Yeast cytotoxic sensitivity to the antitumour agent β-lapachone depends mainly on oxidative stress and is largely independent of microtubule- or topoisomerase-mediated DNA damage.

β-Lapachone (β-lap) is a promising antitumour drug currently undergoing clinical trials. Although it is known that β-lap generates reactive oxygen species (ROS), its actual mechanism of action is still controversial. Especially important is to determine whether concomitant DNA or microtubule damage is the key target of its antitumour properties and whether DNA damage is mediated by topoisomerases as previously suggested. Here, we have searched for determinants of β-lap cytotoxicity in the model organism Saccharomyces cerevisiae through a mechanism-driven approach whereby several pathways of the DNA and microtubule integrity responses, as well as the anti-oxidant response, were downregulated and the outcome of β-lap treatment examined. We also included in the analysis several β-lap derivatives expected to modify drug bioavailability and activity.
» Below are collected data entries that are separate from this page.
===== src/rtl/irq_arbiter_stack.sv =====
module irq_arbiter_stack #(
  parameter int PAGE_W = 6,
  parameter int WORD_W = 6,
  parameter int NPIN   = 2,
  parameter int DEPTH  = 4,
  localparam int PC_W  = PAGE_W + WORD_W
) (
  input  logic              clk,
  input  logic              rst_n,
  input  logic [NPIN-1:0]   pin_i,
  input  logic [NPIN-1:0]   mask_clr_i,
  input  logic              tmr_req_i,
  input  logic              ie_set_i,
  input  logic              ret_i,
  input  logic              rti_i,
  input  logic [PC_W-1:0]   pc_i,
  output logic              vec_valid_o,
  output logic [PC_W-1:0]   vec_addr_o,
  output logic [PC_W-1:0]   pc_ret_o,
  output logic [NPIN-1:0]   mask_o,
  output logic [NPIN-1:0]   pin_o
);
  localparam logic [PAGE_W-1:0] VPAGE  = {PAGE_W{1'b1}};
  localparam logic [PC_W-1:0]   VEC_IN = {VPAGE, WORD_W'(1)};
  localparam logic [PC_W-1:0]   VEC_TM = {VPAGE, {WORD_W{1'b0}}};

  logic [NPIN-1:0] pin_q, mask, lead, fire;
  logic            in_req, tm_req, ie;
  logic            take_in, take_tm, pop;
  logic [PC_W-1:0] stk [DEPTH];

  assign lead    = pin_i & ~pin_q;
  assign fire    = lead & ~mask;
  assign vec_valid_o = ie & (in_req | tm_req);
  assign take_in = vec_valid_o & in_req;
  assign take_tm = vec_valid_o & ~in_req;
  assign pop     = (ret_i | rti_i) & ~vec_valid_o;
  assign vec_addr_o = in_req ? VEC_IN : VEC_TM;
  assign pc_ret_o = stk[0];
  assign mask_o  = mask;
  assign pin_o   = pin_i;

  always_ff @(posedge clk or negedge rst_n) begin
    if (!rst_n) begin
      pin_q  <= '0;
      mask   <= '0;
      in_req <= 1'b0;
      tm_req <= 1'b0;
      ie     <= 1'b0;
    end else begin
      pin_q  <= pin_i;
      mask   <= (mask & ~mask_clr_i) | lead;
      in_req <= (in_req & ~take_in) | (|fire);
      tm_req <= (tm_req & ~take_tm) | tmr_req_i;
      if (vec_valid_o)             ie <= 1'b0;
      else if (rti_i || ie_set_i)  ie <= 1'b1;
    end
  end

  for (genvar i = 0; i < DEPTH; i++) begin : g_lvl
    logic [PC_W-1:0] push_val, pop_val;
    if (i == 0) begin : g_top
      assign push_val = pc_i;
    end else begin : g_mid
      assign push_val = stk[i-1];
    end
    if (i == DEPTH-1) begin : g_bot
      assign pop_val = stk[i];
    end else begin : g_up
      assign pop_val = stk[i+1];
    end
    always_ff @(posedge clk or negedge rst_n) begin
      if (!rst_n)           stk[i] <= '0;
      else if (vec_valid_o) stk[i] <= push_val;
      else if (pop)         stk[i] <= pop_val;
    end
  end
endmodule



===== config.mk =====
export PLATFORM = sky130hd
export DESIGN_NAME = irq_arbiter_stack
export DESIGN_NICKNAME = d
export VERILOG_FILES = /design/src/rtl/irq_arbiter_stack.sv
export SDC_FILE = /design/constraint.sdc
export NUM_CORES = 1
export LEC_CHECK = 0
export CAP_MARGIN = 20
export CORE_MARGIN = 10
export CORE_UTILIZATION = 46
export DETAILED_ROUTE_END_ITERATION = 6
export MAX_ROUTING_LAYER = met4
export PLACE_DENSITY_LB_ADDON = 0.3
export SLEW_MARGIN = 20
export SYNTH_ARGS = -nofsm -noshare
export SYNTH_HDL_FRONTEND = slang
export SYNTH_SLANG_ARGS = --single-unit

===== constraint.sdc =====
create_clock -name clk -period 1.3 [get_ports clk]
set_input_delay 0.325 -clock clk [delete_from_list [all_inputs] [get_ports clk]]
set_output_delay 0.325 -clock clk [all_outputs]
set_load 0.05 [all_outputs]

==> results of run 1 <==
repair_timing:
item / in CTS / in global routing
endpoints found under the setup margin: 45 / 45
resized for setup: 11 / 0
pin swaps: 1 / 0
buffers inserted: 1 / 0
cloned: 1 / 1
flip-flops by register name (all words and copies together), names as in the netlist:
signal	flops
g_lvl.pop_val	36
mask_o	2
pin_q	2
in_req	1
ie	1
pc_ret_o	12
tm_req	1
metrics by stage:
| stage | hold slack, ns | power [mW] | setup TNS (ns) | setup WS (ns) | area (um^2) |
|---|---|---|---|---|---|
| final | 0.00288 | 8.62 | -0.818 | -0.104 | 3470 |
| after global routing | 0.00996 | 9.18 | -3.88 | -0.171 | 3470 |
| after CTS | 0.00846 | 8.59 | -1.30 | -0.117 | 3440 |
| after detailed placement | 0.344 | 7.18 | -13.02 | -0.400 | 3270 |
| after global placement | 0.343 | 7.07 | -12.34 | -0.366 | 3270 |
| after floorplan | 0.0294 | 5.52 | 0 | 0.0702 | 2660 |
final timing paths:
path,startpoint,end,slack (ns)
setup / recovery,in_req$_DFF_PN0_,vec_valid_o,-0.10
hold reg to reg,pin_q[0]$_DFF_PN0_,mask_o[0]$_DFF_PN0_,0.47
setup reg to reg,in_req$_DFF_PN0_,g_lvl[2].pop_val[0]$_DFFE_PN0P_,-0.07
hold / removal,rst_n,pin_q[1]$_DFF_PN0_,0.003
min in group clk,pin_i[1],pin_q[1]$_DFF_PN0_,0.29
max in group asynchronous,rst_n,g_lvl[2].pop_val[4]$_DFFE_PN0P_,1.07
We found that neither topoisomerase II nor microtubules contributed to yeast sensitivity to β-lap and its equitoxic derivative 3-bromo-β-lapachone. Instead, we found that oxidative and related environmental stresses were primarily responsible for toxicity. Accordingly, Yap1, the central transcription factor in the antioxidant response in yeast, together with several components involved in stress tolerance (i.e., Snf1 and Hog1) and chromatin remodelling (i.e., the SWR1 and RSC complexes), played major roles in protection against β-lapachone. Critically, we show that dioxygen enhanced toxicity and that ROS scavengers protected cells from it. Furthermore, we show that both quinones resulted in cell death in a manner which cytologically resembled apoptosis/necrosis. We thus conclude that β-lap is toxic to yeast through massive ROS production that either directly kills the cells or else triggers programmed cell death.